Monday, June 01, 2009

The Burning Sun - The Shooting of Dr. Tiller & the Army Recruiter

What ground there was for this distinguished consideration
shall duly appear in the natural course of this lecture. I wish however to say just here that there was no foundation whatever for the charge that I in any wise urged or instigated John Brown to his dangerous work. I rejoice that it is my good fortune to have seen, not only the end of slavery, but to see the day when the whole truth can be told about this matter without prejudice to either the living or the dead. I shall however allow myself little prominence in these disclosures. Your interests, like mine, are in the all-commanding figure of the story, and to him I con-secrate the hour. His zeal in the cause of my race was far
greater than mine — it was as the burning sun to my taper light — mine was bounded by time, his stretched away to the boundless shores of eternity. I could live for the slave, but he could die
for him. The crown of martyrdom is high, far beyond the reach of ordinary mortals, and yet happily no special greatness or superior moral excellence is necessary to discern and in some measure appreciate a truly great soul. Cold, calculating and unspiritual as most of us are, we are not wholly insensible to real greatness; and when we are brought in contact with a man of commanding mold, towering high and alone above the millions, free from all conventional fetters, true to his own moral convictions, a " law unto himself," ready to suffer misconstriuction [sic], ignoring torture and death for what he believes to be right, we are compelled to do him homage.
Source: Full text of "John Brown. An address by Frederick Douglass, at the fourteenth anniversary of Storer College, Harper's Ferry, West Virginia, May 30, 1881" via the Internet Archive
So spoke Frederick Douglass on the Fourteenth Anniversary of John Brown's raid on Harper's Ferry Virginia. Recall John Brown was tried, convicted, and hung for treason.

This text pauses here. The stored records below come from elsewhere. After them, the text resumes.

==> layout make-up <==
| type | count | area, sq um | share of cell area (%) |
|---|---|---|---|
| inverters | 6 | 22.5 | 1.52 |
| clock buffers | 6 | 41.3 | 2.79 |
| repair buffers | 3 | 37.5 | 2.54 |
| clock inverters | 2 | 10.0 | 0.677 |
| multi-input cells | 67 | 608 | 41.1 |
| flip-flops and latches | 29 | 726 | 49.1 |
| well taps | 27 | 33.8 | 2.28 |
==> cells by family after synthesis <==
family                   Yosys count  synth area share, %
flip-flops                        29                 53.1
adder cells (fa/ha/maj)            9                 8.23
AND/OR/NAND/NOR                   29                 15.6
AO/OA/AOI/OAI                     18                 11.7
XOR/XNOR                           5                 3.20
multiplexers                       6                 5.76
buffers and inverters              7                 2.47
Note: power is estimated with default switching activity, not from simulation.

John Brown attempted to solicit aid from Frederick Douglass for the Harper's Ferry venture. Frederick Douglass attempted to dissuade John Brown from the venture.

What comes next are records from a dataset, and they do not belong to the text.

File: src/rtl/score_display_if.sv
`default_nettype none
// ============================================================================
// Module      : score_display_if
// Description : Game-side bundle for score_display. The master drives the
//               score and the game event pulses; the slave (the display
//               block) returns the segment drive and the high-score status.
//               Signals:
//                 score[15:0]      packed BCD score, [15:12] thousands
//                 game_tick        one-cycle end-of-frame pulse
//                 game_start       one-cycle new-game pulse
//                 game_over        one-cycle end-of-game pulse
//                 show_high        1 = show high score, 0 = show snapshot
//                 seg[6:0]         {g,f,e,d,c,b,a}, active-high
//                 digit_en[3:0]    one-hot digit enable, bit0 = units
//                 high_score[15:0] best BCD score since reset
//                 new_high         last game beat the high score
//                 bcd_err          sticky, a non-BCD nibble was shown
// Revision    : 1.0 - initial release
// ============================================================================
interface score_display_if;
    logic [15:0] score;
    logic        game_tick;
    logic        game_start;
    logic        game_over;
    logic        show_high;
    logic [6:0]  seg;
    logic [3:0]  digit_en;
    logic [15:0] high_score;
    logic        new_high;
    logic        bcd_err;

    modport master (
        output score, game_tick, game_start, game_over, show_high,
        input  seg, digit_en, high_score, new_high, bcd_err
    );

    modport slave (
        input  score, game_tick, game_start, game_over, show_high,
        output seg, digit_en, high_score, new_high, bcd_err
    );
endinterface
`default_nettype wire

File: src/rtl/score_display.sv
`default_nettype none
// ============================================================================
// Module      : score_display
// Description : Four-digit multiplexed 7-segment score display with
//               per-frame snapshot, high-score tracking, leading-zero
//               blanking and a sticky non-BCD error flag.
//               Ports:
//                 clk   rising-edge clock
//                 rst   synchronous active-high reset
//                 bus   score_display_if.slave (score/events in,
//                       seg/digit_en/high_score/new_high/bcd_err out)
//               Parameters:
//                 SCAN_DIV       clk cycles per digit (2..65536)
//                 BLANK_LEADING  1 = blank leading-zero digits
// Revision    : 1.0 - initial release
// ============================================================================
module score_display #(
    parameter int SCAN_DIV      = 1024,
    parameter bit BLANK_LEADING = 1'b1
) (
    input  wire logic      clk,
    input  wire logic      rst,
    score_display_if.slave bus
);

    localparam int                   c_PRESC_W   = $clog2(SCAN_DIV);
    localparam logic [c_PRESC_W-1:0] c_PRESC_MAX = c_PRESC_W'(SCAN_DIV - 1);

    logic [15:0]          r_snap;
    logic [15:0]          r_high;
    logic                 r_new_high;
    logic                 r_bcd_err;
    logic [c_PRESC_W-1:0] r_presc;
    logic [1:0]           r_idx;
    logic [6:0]           r_seg;
    logic [3:0]           r_digit_en;

    logic [15:0] w_src;
    logic [3:0]  w_nib;
    logic        w_upper_zero;
    logic        w_blank;
    logic        w_bad;
    logic [6:0]  w_seg_code;
    logic [6:0]  w_seg_next;

    // Source is chosen combinationally every cycle, so a show_high or
    // snapshot change lands on the very next seg update mid-digit.
    assign w_src = bus.show_high ? r_high : r_snap;
    assign w_nib = w_src[{r_idx, 2'b00} +: 4];

    // A digit is a leading zero when it and every more-significant digit
    // are zero; the units digit is always shown.
    always_comb begin
        w_upper_zero = 1'b0;
        case (r_idx)
            2'd0:    w_upper_zero = 1'b0;
            2'd1:    w_upper_zero = (w_src[15:4]  == 12'h000);
            2'd2:    w_upper_zero = (w_src[15:8]  == 8'h00);
            default: w_upper_zero = (w_src[15:12] == 4'h0);
        endcase
    end

    assign w_blank = BLANK_LEADING && w_upper_zero;
    // A blanked digit is zero by construction, so it can never be non-BCD.
    assign w_bad   = (w_nib > 4'd9);

    always_comb begin
        w_seg_code = 7'h40;
        case (w_nib)
            4'd0:    w_seg_code = 7'h3F;
            4'd1:    w_seg_code = 7'h06;
            4'd2:    w_seg_code = 7'h5B;
            4'd3:    w_seg_code = 7'h4F;
            4'd4:    w_seg_code = 7'h66;
            4'd5:    w_seg_code = 7'h6D;
            4'd6:    w_seg_code = 7'h7D;
            4'd7:    w_seg_code = 7'h07;
            4'd8:    w_seg_code = 7'h7F;
            4'd9:    w_seg_code = 7'h6F;
            default: w_seg_code = 7'h40;
        endcase
    end

    assign w_seg_next = w_blank ? 7'h00 : w_seg_code;

    always_ff @(posedge clk) begin
        if (rst) begin
            r_snap     <= 16'h0000;
            r_high     <= 16'h0000;
            r_new_high <= 1'b0;
            r_bcd_err  <= 1'b0;
            r_presc    <= '0;
            r_idx      <= 2'd0;
            r_seg      <= 7'h00;
            r_digit_en <= 4'b0000;
        end else begin
            if (bus.game_tick) begin
                r_snap <= bus.score;
            end

            // game_over takes priority: a coincident game_start never
            // clears the flag that this game may have just set.
            if (bus.game_over) begin
                if (bus.score > r_high) begin
                    r_high     <= bus.score;
                    r_new_high <= 1'b1;
                end
            end else if (bus.game_start) begin
                r_new_high <= 1'b0;
            end

            if (r_presc == c_PRESC_MAX) begin
                r_presc <= '0;
                r_idx   <= r_idx + 2'd1;
            end else begin
                r_presc <= r_presc + 1'b1;
            end

            r_digit_en <= 4'b0001 << r_idx;
            r_seg      <= w_seg_next;
            r_bcd_err  <= r_bcd_err | w_bad;
        end
    end

    assign bus.seg        = r_seg;
    assign bus.digit_en   = r_digit_en;
    assign bus.high_score = r_high;
    assign bus.new_high   = r_new_high;
    assign bus.bcd_err    = r_bcd_err;

endmodule
`default_nettype wire
File: src/flat_wrapper.sv
// flat-port wrapper written by rule: the top's interface ports become plain ports
module score_display_flat 
#(
    parameter int SCAN_DIV      = 1024,
    parameter bit BLANK_LEADING = 1'b1
)
  (clk, rst, bus_score, bus_game_tick, bus_game_start, bus_game_over, bus_show_high, bus_seg, bus_digit_en, bus_high_score, bus_new_high, bus_bcd_err);
  score_display_if bus_i ();
  input  wire logic clk;
  input  wire logic rst;
  input wire logic [$bits(bus_i.score)-1:0] bus_score;
  input wire logic [$bits(bus_i.game_tick)-1:0] bus_game_tick;
  input wire logic [$bits(bus_i.game_start)-1:0] bus_game_start;
  input wire logic [$bits(bus_i.game_over)-1:0] bus_game_over;
  input wire logic [$bits(bus_i.show_high)-1:0] bus_show_high;
  output wire logic [$bits(bus_i.seg)-1:0] bus_seg;
  output wire logic [$bits(bus_i.digit_en)-1:0] bus_digit_en;
  output wire logic [$bits(bus_i.high_score)-1:0] bus_high_score;
  output wire logic [$bits(bus_i.new_high)-1:0] bus_new_high;
  output wire logic [$bits(bus_i.bcd_err)-1:0] bus_bcd_err;
  assign bus_i.score = bus_score;
  assign bus_i.game_tick = bus_game_tick;
  assign bus_i.game_start = bus_game_start;
  assign bus_i.game_over = bus_game_over;
  assign bus_i.show_high = bus_show_high;
  assign bus_seg = bus_i.seg;
  assign bus_digit_en = bus_i.digit_en;
  assign bus_high_score = bus_i.high_score;
  assign bus_new_high = bus_i.new_high;
  assign bus_bcd_err = bus_i.bcd_err;
  score_display #(.SCAN_DIV(SCAN_DIV), .BLANK_LEADING(BLANK_LEADING)) u_core (.clk(clk), .rst(rst), .bus(bus_i));
endmodule
File: config.mk
export PLATFORM = sky130hd
export DESIGN_NAME = score_display_flat
export DESIGN_NICKNAME = d
export VERILOG_FILES = /design/src/rtl/score_display_if.sv /design/src/rtl/score_display.sv /design/src/flat_wrapper.sv
export SDC_FILE = /design/constraint.sdc
export NUM_CORES = 1
export LEC_CHECK = 0
export ABC_AREA = 1
export CAP_MARGIN = 5
export CELL_PAD_IN_SITES_DETAIL_PLACEMENT = 1
export CELL_PAD_IN_SITES_GLOBAL_PLACEMENT = 1
export CORE_UTILIZATION = 40
export CTS_CLUSTER_DIAMETER = 30
export DETAILED_ROUTE_END_ITERATION = 6
export MAX_ROUTING_LAYER = met4
export PLACE_DENSITY_LB_ADDON = 0.15
export SETUP_SLACK_MARGIN = 0.1
export SYNTH_ARGS = -nofsm -noshare
export SYNTH_HDL_FRONTEND = slang
export SYNTH_SLANG_ARGS = --single-unit
export TNS_END_PERCENT = 1
File: constraint.sdc
create_clock -name clk -period 3.8 [get_ports clk]
set_input_delay 0.57 -clock clk [delete_from_list [all_inputs] [get_ports clk]]
set_output_delay 0.57 -clock clk [all_outputs]
set_load 0.05 [all_outputs]
==> results.txt <==
The most used flip-flop cell after synthesis is sky130_fd_sc_hd__dfxtp_1. The tightest slew margin relative to the limit came out at 30.08%. TritonCTS built the clock tree.

51 I/O pins were placed. The number of hold buffers added after CTS came out at 0. The core region area came out at 7888 um^2. The category of the most critical setup path is in -> reg.

The floorplan die height is 93.01 um. The number of gates resized after CTS came out at 0. The met1 layer usage reported by global route is 26.94%. The worst setup path is launched from an input port. The count of nets left with antenna violations once routing finished came out at 0. The number of distinct standard cells referenced by the synthesized netlist came out at 32. The transition time of the tightest slew-check pin is 1045 ps. The total CTS buffers is 9. The summed negative setup slack over all endpoints is 0 ps. Between clock sinks in the finished design, the worst skew comes to 11.98 ps. The run finished with clean final reports. The count of flip-flops with a built-in enable after synthesis is 0. The number of global-route vias before repair is 3353. The area enclosed by the die boundary came out at 8651 um^2. The met3 demand-to-capacity share in global routing is 5.935%. The filler cells instantiated in the layout total 1036.

The estimated wirelength of the detail-placed design came out at 6717 um. The clock reaches the later pin of the worst-skew pair after 340 ps. In this run the worst path has a maximum fanout of 16.

The initial utilization of the core area, before any placement, comes to 42.01%. The maximum buffer depth of the clock tree came out at 2. The total routing usage reported by global routing came out at 24.26%. The net count of the mapped netlist is 513. The async set or reset register ratio after synthesis is 0%. The sequential area share after synthesis is 34.44%. The number of pins with negative max-slew slack in the final report is 0. The post-route core utilization came out at 52.13%.

The analysis attributes to cell leakage a power of 0.001892 uW. The fraction of synthesized cell area taken by the top area cell type is 34.44%. The proportion of total power due to net switching came out at 32.38%. The most utilized layer in the global route result is met2. The initial antenna violation count is 0. The post-synthesis area per instance is 7.140 um^2. The worst hold-check path type is reg -> reg. The total length of routed wires is 9111 um. The floorplan step set the die width to 93.01 um. The total overflow reported by the global router came out at 0. The required time at the endpoint of the critical path is 4010 ps. The arrival time of data at the critical path endpoint came out at 2790 ps.

Setup violations remaining at the end of the flow were counted as 0. Max-cap violations in this run came to 0. The met2 track utilization from global routing came out at 43.32%.

After the first detailed-routing iteration, the DRC count stood at 127. The clock input transition at the sequential cells of the worst setup and hold paths came out at 70 ps. In this run the cell area of the synthesized design comes to 3313 um^2. The type of element capturing the critical path is a flip-flop.

The power per standard cell area is 473.7 nW/um^2. After technology mapping, the gate count stands at 464. VDD sags by at most 250.6 uV. The relative contribution of sequential cells to total power is 35.3%. The post-CTS setup repair buffer count came out at 0. The routed length per instance is 14.74 um. By count the netlist is led by sky130_fd_sc_hd__nand2_1 (103), sky130_fd_sc_hd__dfxtp_1 (57), sky130_fd_sc_hd__inv_1 (57), sky130_fd_sc_hd__a21oi_1 (47), sky130_fd_sc_hd__nor2_1 (42). The wire length of the first global-routing pass is 15810 um. Compared with the post-synthesis result, the final layout area differs by 24.09%. The clock sink count is 57. The vias after detailed routing came out at 3154. The placement row count is 32. The layout cell share with drive strength beyond 1 came out at 10.66%. The antenna diode count is 0. Dividing the final minimum period by the clock period gives 67.81%. The number of storage elements in the synthesis netlist is 57. The CTS H-tree depth came out at 3. The most frequent cell after synthesis is sky130_fd_sc_hd__nand2_1.

The clock network accounts for 38.2% of the total power. The pin count of the biggest net entering global routing is 34. The number of detailed-routing iterations run before antenna repair came out at 4. The number of vias per cell came out at 5.104.

The number of warnings reported in the yosys synthesis log came out at 0. In the final design database the tool counted 560 nets. The largest total area in the synthesized netlist belongs to sky130_fd_sc_hd__dfxtp_1. Combinational cells account for 26.5% of the total power. The count of input and output buffers came out at 50.

After layout, the minimum clock period comes to 2577 ps. The internal portion of total power is 1317 uW. The root buffer cell chosen for the clock tree is sky130_fd_sc_hd__clkbuf_8. Setup repair after global routing left no endpoint under its margin.

The global placement routability congestion came out at 0.7851. The DRC violation count after routing came out at 0. The maximum achievable frequency came out at 388.1 MHz. Sorting the synthesized cells by area gives the leading types as sky130_fd_sc_hd__dfxtp_1 (34%), sky130_fd_sc_hd__nand2_1 (12%), sky130_fd_sc_hd__ha_1 (10%).

The reported net switching power came out at 630.6 uW. The number of failing hold endpoints at the final stage was 0.
-- per-stage QoR --
step	instances	hold slack [ps]	cell area [um^2]	worst slack, ps	total power (uW)
final	618	476.6	4111	1223	1948
after global placement	602	430.9	3849	1017	1193
after CTS	618	483.7	4111	1210	1964
after global routing	618	499.1	4111	982.4	2056
after floorplan	464	417.5	3313	1783	1051
after detailed placement	602	469.4	3849	874.1	1216
-- layout by cell type, fill, tap and decap left out, drive strengths merged --
cell type      netlist  final
nand3               49     49
a21oi               47     47
nor3                 4      4
a21o                 1      1
clkbuf               6     12
ha                  27     27
bufinv               0      3
clkinv               2      2
nor2                45     45
or2                  1      1
nand4                4      4
nor3b                3      3
nand2              117    117
o21ai               22     22
o21a                 1      1
xnor2                2      2
dfxtp               57     57
xor2                 1      1
clkdlybuf4s50        0     50
buf                 12      4
clkinvlp             0      1
a211oi               1      1
nand3b               1      1
inv                 61     61
-- critical path: stages --
cell,delay (ps)
sky130_fd_sc_hd__clkdlybuf4s50_1,760
sky130_fd_sc_hd__inv_6,160
sky130_fd_sc_hd__nand2_1,120
sky130_fd_sc_hd__nand3_1,90
sky130_fd_sc_hd__nand3_1,140
sky130_fd_sc_hd__nand2_1,140
sky130_fd_sc_hd__inv_1,180
sky130_fd_sc_hd__ha_1,200
sky130_fd_sc_hd__nor2_1,50
sky130_fd_sc_hd__o21ai_0,260
sky130_fd_sc_hd__a21oi_1,120
-- sequential cells by signal (all words and copies together), names as in the netlist --
name and cells:
u_core.r_idx 2, u_core.bus.new_high 1, u_core.bus.high_score 16, u_core.r_snap 16, u_core.r_presc 10, u_core.bus.seg 7, u_core.bus.bcd_err 1, u_core.bus.digit_en 4
-- final cells by class --
type / instances / area (um^2) / area share (%)
clock inverter: 4 / 97.59 / 2.374
timing repair buffer: 54 / 530.5 / 12.90
tap: 102 / 127.6 / 3.104
multi-input combinational: 326 / 1807 / 43.94
inverter: 63 / 242.7 / 5.904
sequential: 57 / 1141 / 27.75
clock buffer: 12 / 165.2 / 4.017
-- power by group through the flow --
stage	registers [uW]	clock network, uW	logic [uW]
floorplan	807	0	245
global placement	700	0	493
detailed placement	702	0	515
CTS	689	756	519
global route	694	793	569
finish	688	743	517
-- worst paths after layout --
check,end,start,slack (ps),depth (start not counted)
hold reg to reg,u_core.r_presc[6],u_core.r_presc[6],480,2
setup reg to reg,u_core.bus.high_score[11],u_core.bus.high_score[7],1490,12
setup / recovery,u_core.bus.bcd_err,bus_show_high,1220,11
hold / removal,u_core.r_presc[6],u_core.r_presc[6],480,2
-- cell families after synthesis --
kind of cell | after synthesis | synth area share [%]
and+or+nand+nor | 224 | 32.44
buffers and inverters | 81 | 11.03
AOI/OAI and AO/OA | 72 | 11.10
DFF | 57 | 34.44
adders and majority gates | 27 | 10.20
xor gates and xnor gates | 3 | 0.7932
-- per-layer routing --
metal  up-vias  share of wire [%]  routed length [um]
met5         -                  0                   0
met4         0                1.3                 116
met3        15                3.1                 284
met2        53                 51                4652
met1      1511                 45                4057
li1       1575                  -                   -
Note: power is estimated with default switching activity, not from simulation.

In both cases, I am quite sure the assailants fancied themselves as God's tool to destroy wickedness or at least rebuke it. However, how are proper Christians supposed to view this? Thinking about this leads to all sorts of contradictions not only in the viewing of current day events but in historical as well.

John Brown is advised by Frederick Douglass not to launch his raid, not on account of the violence entailed, but because of the likelihood of the plan's failure & Brown's death or capture. In the end, Frederick Douglass comes to hail John Brown as a martyr to the abolition cause. An even more interesting irony is the man who prosecuted John Brown is on stage sitting behind Frederick Douglass when he gave the above speech. Does the fact that Frederick Douglass praised John Brown and also agitated for violent action (though a more subtle form of it) make him and the cause bad? I hardly think anyone today will dispute the justice of the cause for which Brown hung.

If Dr. Tiller's murderer is subject to the death penalty then I hope it is applied. The pro-life movement and its supporters need to remember the story of Icarus, get too close to the burning sun and your wings melt.